● Exercise prompt
Show every line of the data where the word "layout" can be found.

____ Supplied records

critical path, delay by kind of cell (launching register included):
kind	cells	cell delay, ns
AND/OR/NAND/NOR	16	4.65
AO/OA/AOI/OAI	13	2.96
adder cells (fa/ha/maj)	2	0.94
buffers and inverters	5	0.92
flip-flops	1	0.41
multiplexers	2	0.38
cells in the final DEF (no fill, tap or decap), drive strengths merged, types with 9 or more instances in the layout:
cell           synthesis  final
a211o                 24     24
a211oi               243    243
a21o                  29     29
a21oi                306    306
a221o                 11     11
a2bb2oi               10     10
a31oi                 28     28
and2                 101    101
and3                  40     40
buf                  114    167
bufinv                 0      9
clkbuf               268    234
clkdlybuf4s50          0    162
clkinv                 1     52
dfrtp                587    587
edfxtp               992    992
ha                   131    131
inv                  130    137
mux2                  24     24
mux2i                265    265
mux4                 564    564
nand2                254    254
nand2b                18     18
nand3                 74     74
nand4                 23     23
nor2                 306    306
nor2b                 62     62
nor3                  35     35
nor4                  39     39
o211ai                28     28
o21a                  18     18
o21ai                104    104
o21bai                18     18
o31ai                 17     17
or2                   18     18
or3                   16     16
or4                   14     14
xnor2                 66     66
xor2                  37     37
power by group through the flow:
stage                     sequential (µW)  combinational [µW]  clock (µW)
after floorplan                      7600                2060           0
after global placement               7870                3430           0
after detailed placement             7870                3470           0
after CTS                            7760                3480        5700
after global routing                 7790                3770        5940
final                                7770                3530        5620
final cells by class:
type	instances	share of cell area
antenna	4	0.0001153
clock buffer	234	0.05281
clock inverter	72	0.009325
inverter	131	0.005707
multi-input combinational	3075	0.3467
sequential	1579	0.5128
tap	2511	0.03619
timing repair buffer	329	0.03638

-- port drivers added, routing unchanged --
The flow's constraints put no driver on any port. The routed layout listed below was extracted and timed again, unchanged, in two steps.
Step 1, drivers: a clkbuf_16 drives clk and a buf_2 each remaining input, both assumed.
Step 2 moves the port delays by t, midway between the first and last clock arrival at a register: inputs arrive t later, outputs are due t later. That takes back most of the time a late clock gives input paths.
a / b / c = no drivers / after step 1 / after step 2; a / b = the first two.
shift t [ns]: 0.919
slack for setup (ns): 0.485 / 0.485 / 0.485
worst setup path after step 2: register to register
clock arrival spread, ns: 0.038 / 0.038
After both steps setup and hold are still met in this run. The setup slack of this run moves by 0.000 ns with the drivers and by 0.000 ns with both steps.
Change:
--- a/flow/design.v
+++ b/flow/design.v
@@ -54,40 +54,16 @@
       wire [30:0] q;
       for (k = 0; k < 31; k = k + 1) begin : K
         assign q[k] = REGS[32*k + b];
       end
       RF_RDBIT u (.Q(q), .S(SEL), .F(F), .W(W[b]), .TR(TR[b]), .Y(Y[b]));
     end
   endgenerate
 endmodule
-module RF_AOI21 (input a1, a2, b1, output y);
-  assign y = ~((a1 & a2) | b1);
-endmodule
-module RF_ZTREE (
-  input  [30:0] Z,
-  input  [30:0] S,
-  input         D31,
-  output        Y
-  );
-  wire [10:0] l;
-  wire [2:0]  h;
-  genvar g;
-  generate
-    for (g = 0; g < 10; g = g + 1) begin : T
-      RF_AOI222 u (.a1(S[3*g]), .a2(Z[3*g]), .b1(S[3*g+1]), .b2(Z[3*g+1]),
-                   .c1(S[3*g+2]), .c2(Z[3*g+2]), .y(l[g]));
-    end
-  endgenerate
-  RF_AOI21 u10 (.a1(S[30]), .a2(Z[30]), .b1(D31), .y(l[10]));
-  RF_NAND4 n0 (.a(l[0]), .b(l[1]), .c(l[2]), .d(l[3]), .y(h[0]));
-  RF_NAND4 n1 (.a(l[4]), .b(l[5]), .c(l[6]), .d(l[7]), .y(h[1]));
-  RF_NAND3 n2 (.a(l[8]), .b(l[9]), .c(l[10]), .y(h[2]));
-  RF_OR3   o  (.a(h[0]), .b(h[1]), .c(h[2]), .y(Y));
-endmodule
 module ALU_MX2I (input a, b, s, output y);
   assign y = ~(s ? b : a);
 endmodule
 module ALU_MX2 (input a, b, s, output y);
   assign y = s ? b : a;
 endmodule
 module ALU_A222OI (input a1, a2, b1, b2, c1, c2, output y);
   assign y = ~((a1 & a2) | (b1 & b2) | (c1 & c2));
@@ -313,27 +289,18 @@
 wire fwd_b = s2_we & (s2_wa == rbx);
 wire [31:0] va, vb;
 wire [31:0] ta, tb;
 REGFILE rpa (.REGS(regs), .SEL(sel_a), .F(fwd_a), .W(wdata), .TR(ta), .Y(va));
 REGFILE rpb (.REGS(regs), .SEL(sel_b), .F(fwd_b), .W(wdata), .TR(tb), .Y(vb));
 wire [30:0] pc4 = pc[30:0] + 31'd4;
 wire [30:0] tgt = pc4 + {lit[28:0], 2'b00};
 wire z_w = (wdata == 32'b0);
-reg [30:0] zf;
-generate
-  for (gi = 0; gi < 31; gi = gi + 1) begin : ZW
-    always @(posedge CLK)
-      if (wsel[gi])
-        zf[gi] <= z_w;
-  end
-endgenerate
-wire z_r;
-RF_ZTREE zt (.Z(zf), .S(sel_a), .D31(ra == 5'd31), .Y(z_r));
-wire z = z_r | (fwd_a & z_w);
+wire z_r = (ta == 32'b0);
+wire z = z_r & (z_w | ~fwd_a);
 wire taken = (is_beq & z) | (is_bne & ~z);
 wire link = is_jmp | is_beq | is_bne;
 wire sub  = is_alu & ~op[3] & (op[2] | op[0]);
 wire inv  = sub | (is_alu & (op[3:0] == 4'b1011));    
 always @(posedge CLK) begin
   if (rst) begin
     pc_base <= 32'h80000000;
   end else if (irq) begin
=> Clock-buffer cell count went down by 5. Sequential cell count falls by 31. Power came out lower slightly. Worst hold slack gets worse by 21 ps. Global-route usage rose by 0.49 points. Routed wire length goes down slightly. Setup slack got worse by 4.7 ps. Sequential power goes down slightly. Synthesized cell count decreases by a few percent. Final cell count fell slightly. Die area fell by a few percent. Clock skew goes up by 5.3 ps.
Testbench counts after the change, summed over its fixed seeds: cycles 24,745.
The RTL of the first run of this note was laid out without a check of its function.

________

● Result of this task
cells in the final DEF (no fill, tap or decap), drive strengths merged, types with 9 or more instances in the layout:
The flow's constraints put no driver on any port. The routed layout listed below was extracted and timed again, unchanged, in two steps.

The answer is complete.